Liver transplantation used to be the only therapeutic treatment for hereditary amyloidosis. It works by preventing the production of abnormal transthyretin. Now, new medications are in development and becoming more accessible. These medications aim to inhibit the development of amyloid deposits by making the transthyretin tetramers more stable. One of these treatments, Vyndaquel (Tafamidis), received market authorisation from the European Medicines Agency (EMA) in November 2011. It is currently only available in hospital pharmacies and must be prescribed by a neurologist affiliated with a specialist centre. It is aimed at patients who are able to walk without aid and have a known amyloid neuropathy.
Other approaches to treatment, such as gene therapy, are being tested and developed at the moment, notably at Henri Mondor Hospital.
  • ISIS-TTRrx is used to treat hereditary amyloidosis which causes neurological damage. This compound inhibits the production of transthyretin.
  • Tafamidis is used to treat hereditary and senile amyloidosis which damages the heart. This compound stabilises the transthyretin tetramers.
AL Amyloidosis
Treating AL amyloidosis often involves chemotherapy in order to reduce or indeed suppress the plasma cells which produce the immunoglobulins responsible for amyloid deposition. The effectiveness of this treatment is tracked by measuring the immunoglobulin light chains and the normalisation of cardiac biomarkers (BNP, NTproBNP and troponin).

 

Senile Amyloidosis
Diagnosing senile amyloidosis is often a process of elimination for patients that have heart failure and cardiac hypertrophy. Senile amyloidosis can only be conclusively diagnosed if the myocardial biopsy detects transthyretin amyloid deposits. However, performing a myocardial biopsy on older patients presents an ethical dilemma due to the potential complications (myocardial perforation, lesions in the tricuspid valve). Histological proof of amyloid deposits in senile systemic amyloidosis can be obtained through biopsies of non-cardiac tissue (salivary glands, carpal tunnels, rectum, abdominal fat, etc.) and subcutaneous fat.

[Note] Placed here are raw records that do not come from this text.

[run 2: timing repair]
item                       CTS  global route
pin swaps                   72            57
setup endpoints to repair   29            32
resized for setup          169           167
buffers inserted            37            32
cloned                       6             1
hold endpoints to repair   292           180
--- src/rtl/daq_pkg.sv ---
package daq_pkg;

  localparam int BYTE_W = 8;
  localparam int CH_W   = 2;
  localparam logic [3:0] ADDR_PREFIX = 4'b1001;

  typedef enum logic [2:0] {
    S_IDLE,
    S_ADDR,
    S_ADDR_ACK,
    S_WR,
    S_WR_ACK,
    S_RD,
    S_RD_ACK
  } bus_state_t;

  // highest usable channel for each input mode
  function automatic logic [CH_W-1:0] top_chan(input logic [1:0] mode);
    case (mode)
      2'd0:    top_chan = 2'd3;
      2'd1:    top_chan = 2'd2;
      2'd2:    top_chan = 2'd2;
      default: top_chan = 2'd1;
    endcase
  endfunction

  function automatic logic [CH_W-1:0] clamp_chan(input logic [CH_W-1:0] code,
                                                 input logic [1:0] mode);
    clamp_chan = (code > top_chan(mode)) ? top_chan(mode) : code;
  endfunction

  function automatic logic [CH_W-1:0] next_chan(input logic [CH_W-1:0] ch,
                                                input logic [1:0] mode);
    next_chan = (ch >= top_chan(mode)) ? '0 : ch + 1'b1;
  endfunction

  function automatic logic addr_match(input logic [6:0] addr7,
                                      input logic [2:0] pins);
    addr_match = (addr7 == {ADDR_PREFIX, pins});
  endfunction

endpackage

--- src/rtl/daq_bus_sense.sv ---
module daq_bus_sense #(
  parameter int STAGES = 2
) (
  input  logic clk,
  input  logic rst_n,
  input  logic scl_i,
  input  logic sda_i,
  output logic sda_lvl,
  output logic scl_rise,
  output logic scl_fall,
  output logic start_det,
  output logic stop_det
);
  localparam int LAST = STAGES - 1;

  logic [LAST:0] scl_sync, sda_sync;
  logic          scl_q, sda_q;
  logic          scl_lvl;

  generate
    if (STAGES == 1) begin : g_single
      always_ff @(posedge clk or negedge rst_n) begin
        if (!rst_n) begin
          scl_sync <= '1;
          sda_sync <= '1;
        end else begin
          scl_sync <= scl_i;
          sda_sync <= sda_i;
        end
      end
    end else begin : g_chain
      always_ff @(posedge clk or negedge rst_n) begin
        if (!rst_n) begin
          scl_sync <= '1;
          sda_sync <= '1;
        end else begin
          scl_sync <= {scl_sync[LAST-1:0], scl_i};
          sda_sync <= {sda_sync[LAST-1:0], sda_i};
        end
      end
    end
  endgenerate

  assign scl_lvl = scl_sync[LAST];
  assign sda_lvl = sda_sync[LAST];

  always_ff @(posedge clk or negedge rst_n) begin
    if (!rst_n) begin
      scl_q <= 1'b1;
      sda_q <= 1'b1;
    end else begin
      scl_q <= scl_lvl;
      sda_q <= sda_lvl;
    end
  end

  assign scl_rise  = scl_lvl & ~scl_q;
  assign scl_fall  = ~scl_lvl & scl_q;
  assign start_det = scl_lvl & scl_q & sda_q & ~sda_lvl;
  assign stop_det  = scl_lvl & scl_q & ~sda_q & sda_lvl;

endmodule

However, non-cardiac biopsies are less effective at detecting senile systemic amyloidosis than other types of amyloidosis, so a negative result does not eliminate the possibility of senile systemic amyloidosis. Forms of senile amyloidosis can also be localised in the previously mentioned tissues without affecting the heart. However, this does not mean that the heart will not be affected some years later. Patients that have negative biopsies for transthyretin amyloidosis at the time of their carpal tunnel surgery, can still develop a cardiopathy years later. In fact, it is often the case that patients with a history of carpal tunnel treatment are found to have senile systemic amyloidosis 4 or 5 years later. Below is the diagnostic approach for a patient suspected of having cardiac amyloidosis.

This is the diagnostic strategy for suspected cardiac amyloidosis. The MRI can be carried out if the patient has a pacemaker, but an arrhythmia specialist will have to either switch it off or regulate it and then check it after the examination. Implanting patients with pacemakers which are compatible with MRIs makes it easier to evaluate a cardiopathy in this way.